## Exercise materials
********
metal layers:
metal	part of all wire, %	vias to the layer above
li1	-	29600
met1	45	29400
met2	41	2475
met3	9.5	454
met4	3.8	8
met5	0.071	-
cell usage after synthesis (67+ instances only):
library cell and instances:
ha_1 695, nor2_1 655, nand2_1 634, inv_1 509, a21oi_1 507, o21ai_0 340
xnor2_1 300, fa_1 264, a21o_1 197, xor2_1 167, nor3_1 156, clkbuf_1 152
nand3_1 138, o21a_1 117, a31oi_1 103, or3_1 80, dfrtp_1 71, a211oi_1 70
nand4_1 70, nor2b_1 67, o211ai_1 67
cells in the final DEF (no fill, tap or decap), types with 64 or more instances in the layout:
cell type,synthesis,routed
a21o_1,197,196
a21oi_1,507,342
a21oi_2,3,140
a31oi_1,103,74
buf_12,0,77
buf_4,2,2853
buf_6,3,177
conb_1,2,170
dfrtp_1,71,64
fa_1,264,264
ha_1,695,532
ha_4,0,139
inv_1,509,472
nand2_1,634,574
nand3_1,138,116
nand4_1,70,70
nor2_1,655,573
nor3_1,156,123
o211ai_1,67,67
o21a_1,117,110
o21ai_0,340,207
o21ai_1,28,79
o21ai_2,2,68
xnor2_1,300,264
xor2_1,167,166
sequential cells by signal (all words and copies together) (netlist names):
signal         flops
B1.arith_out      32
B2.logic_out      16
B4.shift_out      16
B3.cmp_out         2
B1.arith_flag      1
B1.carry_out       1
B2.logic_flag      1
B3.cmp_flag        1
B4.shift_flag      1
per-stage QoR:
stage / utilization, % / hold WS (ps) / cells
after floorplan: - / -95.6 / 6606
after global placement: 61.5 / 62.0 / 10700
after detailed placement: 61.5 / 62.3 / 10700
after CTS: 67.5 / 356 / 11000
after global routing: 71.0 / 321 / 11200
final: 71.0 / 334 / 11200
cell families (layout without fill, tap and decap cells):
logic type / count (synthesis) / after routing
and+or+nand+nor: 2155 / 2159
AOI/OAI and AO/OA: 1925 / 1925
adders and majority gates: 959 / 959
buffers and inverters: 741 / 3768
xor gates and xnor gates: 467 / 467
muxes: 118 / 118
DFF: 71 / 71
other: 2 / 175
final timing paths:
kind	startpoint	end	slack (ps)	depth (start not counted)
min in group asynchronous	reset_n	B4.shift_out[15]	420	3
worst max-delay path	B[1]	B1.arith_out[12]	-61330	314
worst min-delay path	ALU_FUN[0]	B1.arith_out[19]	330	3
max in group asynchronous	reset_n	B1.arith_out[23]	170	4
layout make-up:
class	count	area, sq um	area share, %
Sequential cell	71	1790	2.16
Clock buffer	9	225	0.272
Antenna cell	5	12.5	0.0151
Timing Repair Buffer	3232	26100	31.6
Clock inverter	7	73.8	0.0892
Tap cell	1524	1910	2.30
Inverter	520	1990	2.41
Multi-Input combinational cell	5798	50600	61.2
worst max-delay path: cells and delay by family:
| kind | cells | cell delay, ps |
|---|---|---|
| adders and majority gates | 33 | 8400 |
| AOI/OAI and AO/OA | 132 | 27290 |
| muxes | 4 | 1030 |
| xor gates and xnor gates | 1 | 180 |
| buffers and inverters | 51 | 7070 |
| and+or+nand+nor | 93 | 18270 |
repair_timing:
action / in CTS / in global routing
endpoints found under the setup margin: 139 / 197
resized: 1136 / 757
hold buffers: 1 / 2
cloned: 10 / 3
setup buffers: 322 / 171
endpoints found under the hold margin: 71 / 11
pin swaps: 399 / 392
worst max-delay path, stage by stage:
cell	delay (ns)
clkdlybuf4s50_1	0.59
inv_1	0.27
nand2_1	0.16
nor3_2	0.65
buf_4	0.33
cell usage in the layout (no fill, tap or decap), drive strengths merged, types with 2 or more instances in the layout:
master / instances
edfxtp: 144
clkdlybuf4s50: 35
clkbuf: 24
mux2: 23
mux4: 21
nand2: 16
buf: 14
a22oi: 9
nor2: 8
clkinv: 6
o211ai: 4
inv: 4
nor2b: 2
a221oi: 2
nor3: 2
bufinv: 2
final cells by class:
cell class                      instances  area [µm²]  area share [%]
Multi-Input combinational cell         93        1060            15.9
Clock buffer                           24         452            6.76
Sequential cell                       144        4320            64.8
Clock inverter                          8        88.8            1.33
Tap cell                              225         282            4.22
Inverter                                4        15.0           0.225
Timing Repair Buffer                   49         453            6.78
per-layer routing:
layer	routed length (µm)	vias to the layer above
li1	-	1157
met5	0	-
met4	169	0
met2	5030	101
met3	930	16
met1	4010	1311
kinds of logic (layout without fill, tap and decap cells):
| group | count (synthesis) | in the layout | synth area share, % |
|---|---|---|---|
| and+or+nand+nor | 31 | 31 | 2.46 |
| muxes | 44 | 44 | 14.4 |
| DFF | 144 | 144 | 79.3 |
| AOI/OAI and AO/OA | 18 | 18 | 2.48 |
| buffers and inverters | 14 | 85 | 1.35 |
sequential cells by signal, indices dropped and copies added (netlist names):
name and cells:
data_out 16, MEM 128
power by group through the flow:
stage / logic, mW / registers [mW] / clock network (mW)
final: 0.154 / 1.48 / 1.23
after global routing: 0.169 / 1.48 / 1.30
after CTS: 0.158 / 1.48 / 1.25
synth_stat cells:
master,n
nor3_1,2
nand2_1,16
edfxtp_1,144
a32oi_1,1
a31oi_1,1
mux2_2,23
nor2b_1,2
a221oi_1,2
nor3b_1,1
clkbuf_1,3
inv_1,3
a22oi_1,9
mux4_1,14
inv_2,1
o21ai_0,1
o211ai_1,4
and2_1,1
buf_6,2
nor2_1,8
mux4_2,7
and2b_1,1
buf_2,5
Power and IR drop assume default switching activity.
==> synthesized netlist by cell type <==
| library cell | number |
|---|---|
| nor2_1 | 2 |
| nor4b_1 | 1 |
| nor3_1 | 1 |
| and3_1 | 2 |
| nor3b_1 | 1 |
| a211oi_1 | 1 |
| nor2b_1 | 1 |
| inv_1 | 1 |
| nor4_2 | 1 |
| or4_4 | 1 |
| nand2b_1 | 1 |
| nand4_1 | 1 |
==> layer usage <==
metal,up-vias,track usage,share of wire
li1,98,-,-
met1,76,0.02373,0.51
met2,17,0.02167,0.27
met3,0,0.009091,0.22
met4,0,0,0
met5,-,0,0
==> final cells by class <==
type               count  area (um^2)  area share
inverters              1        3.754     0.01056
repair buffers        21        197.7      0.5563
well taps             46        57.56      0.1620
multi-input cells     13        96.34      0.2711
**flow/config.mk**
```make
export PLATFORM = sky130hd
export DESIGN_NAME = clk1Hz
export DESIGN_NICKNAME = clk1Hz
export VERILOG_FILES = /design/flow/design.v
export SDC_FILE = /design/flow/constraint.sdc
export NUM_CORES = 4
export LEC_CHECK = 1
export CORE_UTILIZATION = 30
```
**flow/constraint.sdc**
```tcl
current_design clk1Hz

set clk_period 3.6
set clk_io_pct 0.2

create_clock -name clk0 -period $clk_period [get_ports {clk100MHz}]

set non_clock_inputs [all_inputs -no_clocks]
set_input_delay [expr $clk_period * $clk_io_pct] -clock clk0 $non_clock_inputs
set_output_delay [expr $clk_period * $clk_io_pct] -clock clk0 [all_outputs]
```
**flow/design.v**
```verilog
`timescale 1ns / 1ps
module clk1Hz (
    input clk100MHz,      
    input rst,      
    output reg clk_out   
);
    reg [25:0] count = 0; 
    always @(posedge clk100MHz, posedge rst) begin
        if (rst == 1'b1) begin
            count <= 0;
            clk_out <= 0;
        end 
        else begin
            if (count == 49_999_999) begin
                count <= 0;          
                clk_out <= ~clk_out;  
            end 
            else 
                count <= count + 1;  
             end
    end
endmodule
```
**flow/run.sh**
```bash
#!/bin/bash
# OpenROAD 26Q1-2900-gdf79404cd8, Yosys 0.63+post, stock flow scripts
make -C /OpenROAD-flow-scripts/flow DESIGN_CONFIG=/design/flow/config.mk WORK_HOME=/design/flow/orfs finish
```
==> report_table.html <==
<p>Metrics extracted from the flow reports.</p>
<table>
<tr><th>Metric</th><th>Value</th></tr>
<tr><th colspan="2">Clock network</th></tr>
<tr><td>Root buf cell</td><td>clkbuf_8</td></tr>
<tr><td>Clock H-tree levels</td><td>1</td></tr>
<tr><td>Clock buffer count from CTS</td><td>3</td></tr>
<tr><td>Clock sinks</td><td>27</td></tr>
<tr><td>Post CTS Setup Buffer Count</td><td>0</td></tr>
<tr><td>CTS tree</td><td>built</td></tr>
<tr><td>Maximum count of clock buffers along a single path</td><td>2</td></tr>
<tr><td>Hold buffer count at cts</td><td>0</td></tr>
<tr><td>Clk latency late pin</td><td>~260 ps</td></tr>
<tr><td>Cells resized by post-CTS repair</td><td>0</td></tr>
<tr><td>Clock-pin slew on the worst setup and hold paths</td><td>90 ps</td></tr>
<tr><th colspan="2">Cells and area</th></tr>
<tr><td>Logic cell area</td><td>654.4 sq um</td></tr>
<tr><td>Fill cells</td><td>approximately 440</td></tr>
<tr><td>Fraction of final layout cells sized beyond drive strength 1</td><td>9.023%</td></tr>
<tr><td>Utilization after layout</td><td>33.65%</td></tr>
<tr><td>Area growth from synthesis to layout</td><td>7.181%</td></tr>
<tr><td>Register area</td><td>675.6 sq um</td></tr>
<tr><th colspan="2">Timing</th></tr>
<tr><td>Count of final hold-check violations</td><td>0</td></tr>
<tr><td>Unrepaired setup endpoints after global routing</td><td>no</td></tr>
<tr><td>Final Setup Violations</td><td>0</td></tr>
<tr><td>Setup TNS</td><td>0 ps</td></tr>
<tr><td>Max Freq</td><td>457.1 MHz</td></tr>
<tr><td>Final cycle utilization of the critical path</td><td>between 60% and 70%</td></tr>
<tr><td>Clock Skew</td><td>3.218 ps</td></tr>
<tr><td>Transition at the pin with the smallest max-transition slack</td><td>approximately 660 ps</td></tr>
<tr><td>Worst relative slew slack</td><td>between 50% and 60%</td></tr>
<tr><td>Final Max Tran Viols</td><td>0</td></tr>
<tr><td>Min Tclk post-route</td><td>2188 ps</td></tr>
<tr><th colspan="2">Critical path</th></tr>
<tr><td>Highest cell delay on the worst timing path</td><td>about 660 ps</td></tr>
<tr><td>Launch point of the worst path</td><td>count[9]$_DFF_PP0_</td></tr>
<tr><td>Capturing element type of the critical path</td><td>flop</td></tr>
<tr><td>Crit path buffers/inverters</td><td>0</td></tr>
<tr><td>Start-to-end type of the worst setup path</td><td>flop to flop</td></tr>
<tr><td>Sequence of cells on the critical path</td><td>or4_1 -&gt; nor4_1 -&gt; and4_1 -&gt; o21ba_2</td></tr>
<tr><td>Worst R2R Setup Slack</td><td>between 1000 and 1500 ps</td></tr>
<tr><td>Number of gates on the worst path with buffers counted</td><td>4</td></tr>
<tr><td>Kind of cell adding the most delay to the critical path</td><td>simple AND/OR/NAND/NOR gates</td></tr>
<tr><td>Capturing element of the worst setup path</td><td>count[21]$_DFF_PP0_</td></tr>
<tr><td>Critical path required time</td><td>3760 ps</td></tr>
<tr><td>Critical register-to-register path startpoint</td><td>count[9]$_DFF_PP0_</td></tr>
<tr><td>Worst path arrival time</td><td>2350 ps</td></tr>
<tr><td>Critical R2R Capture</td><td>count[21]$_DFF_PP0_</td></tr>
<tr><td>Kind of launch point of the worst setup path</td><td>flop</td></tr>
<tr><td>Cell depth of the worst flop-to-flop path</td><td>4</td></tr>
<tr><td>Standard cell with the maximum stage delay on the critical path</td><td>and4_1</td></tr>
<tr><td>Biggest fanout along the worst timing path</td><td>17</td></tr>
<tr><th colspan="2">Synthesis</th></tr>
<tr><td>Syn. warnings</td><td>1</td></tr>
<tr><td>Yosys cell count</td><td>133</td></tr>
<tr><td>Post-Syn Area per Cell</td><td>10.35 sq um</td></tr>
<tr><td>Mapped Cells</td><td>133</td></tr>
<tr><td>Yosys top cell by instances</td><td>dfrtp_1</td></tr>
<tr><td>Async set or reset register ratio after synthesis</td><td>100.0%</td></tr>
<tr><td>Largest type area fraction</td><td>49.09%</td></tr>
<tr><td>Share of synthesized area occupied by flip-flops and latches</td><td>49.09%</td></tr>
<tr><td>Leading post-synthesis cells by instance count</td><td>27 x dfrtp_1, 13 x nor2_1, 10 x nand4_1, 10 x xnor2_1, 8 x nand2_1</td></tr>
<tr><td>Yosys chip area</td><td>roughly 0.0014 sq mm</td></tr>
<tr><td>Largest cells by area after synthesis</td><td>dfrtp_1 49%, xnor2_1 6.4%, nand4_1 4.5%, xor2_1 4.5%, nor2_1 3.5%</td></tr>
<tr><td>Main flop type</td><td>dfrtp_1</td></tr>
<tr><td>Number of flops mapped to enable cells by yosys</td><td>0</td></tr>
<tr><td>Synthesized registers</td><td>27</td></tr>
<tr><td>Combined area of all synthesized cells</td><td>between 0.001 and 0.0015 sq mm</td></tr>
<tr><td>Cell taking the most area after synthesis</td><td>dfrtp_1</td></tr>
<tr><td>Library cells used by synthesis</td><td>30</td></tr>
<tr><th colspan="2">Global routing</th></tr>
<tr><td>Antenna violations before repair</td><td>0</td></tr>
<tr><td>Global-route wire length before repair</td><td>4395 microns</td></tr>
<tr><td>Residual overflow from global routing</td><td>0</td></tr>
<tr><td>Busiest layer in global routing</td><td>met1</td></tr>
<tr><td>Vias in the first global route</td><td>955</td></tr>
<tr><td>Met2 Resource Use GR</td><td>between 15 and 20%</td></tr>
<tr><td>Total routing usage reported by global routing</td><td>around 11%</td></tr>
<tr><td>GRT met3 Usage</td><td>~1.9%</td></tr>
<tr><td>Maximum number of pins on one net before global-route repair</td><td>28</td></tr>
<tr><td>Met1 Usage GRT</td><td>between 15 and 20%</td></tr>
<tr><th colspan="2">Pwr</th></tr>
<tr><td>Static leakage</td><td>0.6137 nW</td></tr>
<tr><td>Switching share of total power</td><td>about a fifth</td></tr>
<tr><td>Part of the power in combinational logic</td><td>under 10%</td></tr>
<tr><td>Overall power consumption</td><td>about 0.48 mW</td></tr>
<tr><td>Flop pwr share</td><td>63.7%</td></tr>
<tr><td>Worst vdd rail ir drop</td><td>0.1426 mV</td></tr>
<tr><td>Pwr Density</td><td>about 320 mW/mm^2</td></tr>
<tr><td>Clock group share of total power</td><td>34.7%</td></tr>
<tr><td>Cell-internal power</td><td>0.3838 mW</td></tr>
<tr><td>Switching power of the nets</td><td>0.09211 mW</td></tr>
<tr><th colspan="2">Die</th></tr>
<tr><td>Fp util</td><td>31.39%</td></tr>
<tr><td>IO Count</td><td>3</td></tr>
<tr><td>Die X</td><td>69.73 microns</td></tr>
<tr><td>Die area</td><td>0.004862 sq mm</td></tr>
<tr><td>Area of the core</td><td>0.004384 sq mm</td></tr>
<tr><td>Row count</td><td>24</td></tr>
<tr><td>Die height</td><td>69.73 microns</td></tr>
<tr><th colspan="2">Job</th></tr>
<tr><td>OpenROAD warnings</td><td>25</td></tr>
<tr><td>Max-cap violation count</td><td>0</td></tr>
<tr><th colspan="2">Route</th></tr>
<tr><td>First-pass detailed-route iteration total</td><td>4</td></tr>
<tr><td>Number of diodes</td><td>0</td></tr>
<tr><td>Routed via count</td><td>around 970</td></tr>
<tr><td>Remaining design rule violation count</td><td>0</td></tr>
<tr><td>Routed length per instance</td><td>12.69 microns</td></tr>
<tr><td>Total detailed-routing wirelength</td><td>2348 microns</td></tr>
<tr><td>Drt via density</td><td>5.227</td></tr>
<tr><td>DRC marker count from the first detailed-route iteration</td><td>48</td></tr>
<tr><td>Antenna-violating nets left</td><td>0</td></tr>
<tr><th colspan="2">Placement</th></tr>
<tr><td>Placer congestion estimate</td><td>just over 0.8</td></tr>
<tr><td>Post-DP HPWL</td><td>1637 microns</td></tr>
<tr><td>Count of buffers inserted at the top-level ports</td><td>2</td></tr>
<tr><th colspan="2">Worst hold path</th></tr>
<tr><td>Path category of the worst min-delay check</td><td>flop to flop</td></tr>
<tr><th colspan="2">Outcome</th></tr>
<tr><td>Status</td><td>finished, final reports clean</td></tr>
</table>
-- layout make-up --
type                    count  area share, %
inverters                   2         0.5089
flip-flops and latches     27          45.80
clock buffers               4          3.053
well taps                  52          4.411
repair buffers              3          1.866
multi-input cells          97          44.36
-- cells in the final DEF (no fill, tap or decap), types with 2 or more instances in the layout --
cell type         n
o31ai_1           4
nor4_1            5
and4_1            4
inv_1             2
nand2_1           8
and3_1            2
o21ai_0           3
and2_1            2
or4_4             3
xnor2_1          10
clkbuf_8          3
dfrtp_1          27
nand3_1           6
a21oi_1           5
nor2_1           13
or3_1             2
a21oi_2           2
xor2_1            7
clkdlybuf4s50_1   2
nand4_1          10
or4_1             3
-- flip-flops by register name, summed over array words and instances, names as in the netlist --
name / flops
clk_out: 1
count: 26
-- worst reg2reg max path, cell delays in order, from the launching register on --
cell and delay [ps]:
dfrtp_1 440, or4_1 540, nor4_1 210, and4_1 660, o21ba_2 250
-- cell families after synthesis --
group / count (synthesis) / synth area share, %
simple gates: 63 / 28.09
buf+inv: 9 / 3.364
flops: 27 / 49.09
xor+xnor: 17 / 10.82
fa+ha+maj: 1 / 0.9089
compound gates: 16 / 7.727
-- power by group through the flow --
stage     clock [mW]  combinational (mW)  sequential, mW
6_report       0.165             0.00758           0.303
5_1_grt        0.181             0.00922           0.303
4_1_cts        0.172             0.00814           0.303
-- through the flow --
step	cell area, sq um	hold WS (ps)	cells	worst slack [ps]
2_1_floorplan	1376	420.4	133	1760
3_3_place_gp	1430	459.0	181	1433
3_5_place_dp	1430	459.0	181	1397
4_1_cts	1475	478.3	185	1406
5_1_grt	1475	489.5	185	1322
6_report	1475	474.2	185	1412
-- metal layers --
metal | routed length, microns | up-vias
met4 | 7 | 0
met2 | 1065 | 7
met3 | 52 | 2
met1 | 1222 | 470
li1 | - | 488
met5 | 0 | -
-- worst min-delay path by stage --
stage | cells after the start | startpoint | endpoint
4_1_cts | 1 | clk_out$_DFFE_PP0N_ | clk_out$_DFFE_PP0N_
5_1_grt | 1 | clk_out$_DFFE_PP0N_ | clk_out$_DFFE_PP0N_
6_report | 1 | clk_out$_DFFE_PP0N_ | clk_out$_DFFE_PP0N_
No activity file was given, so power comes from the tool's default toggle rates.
********
## Problem description
Count the lines of the data that contain the string "without", and reply with that number alone.

## Your solution
2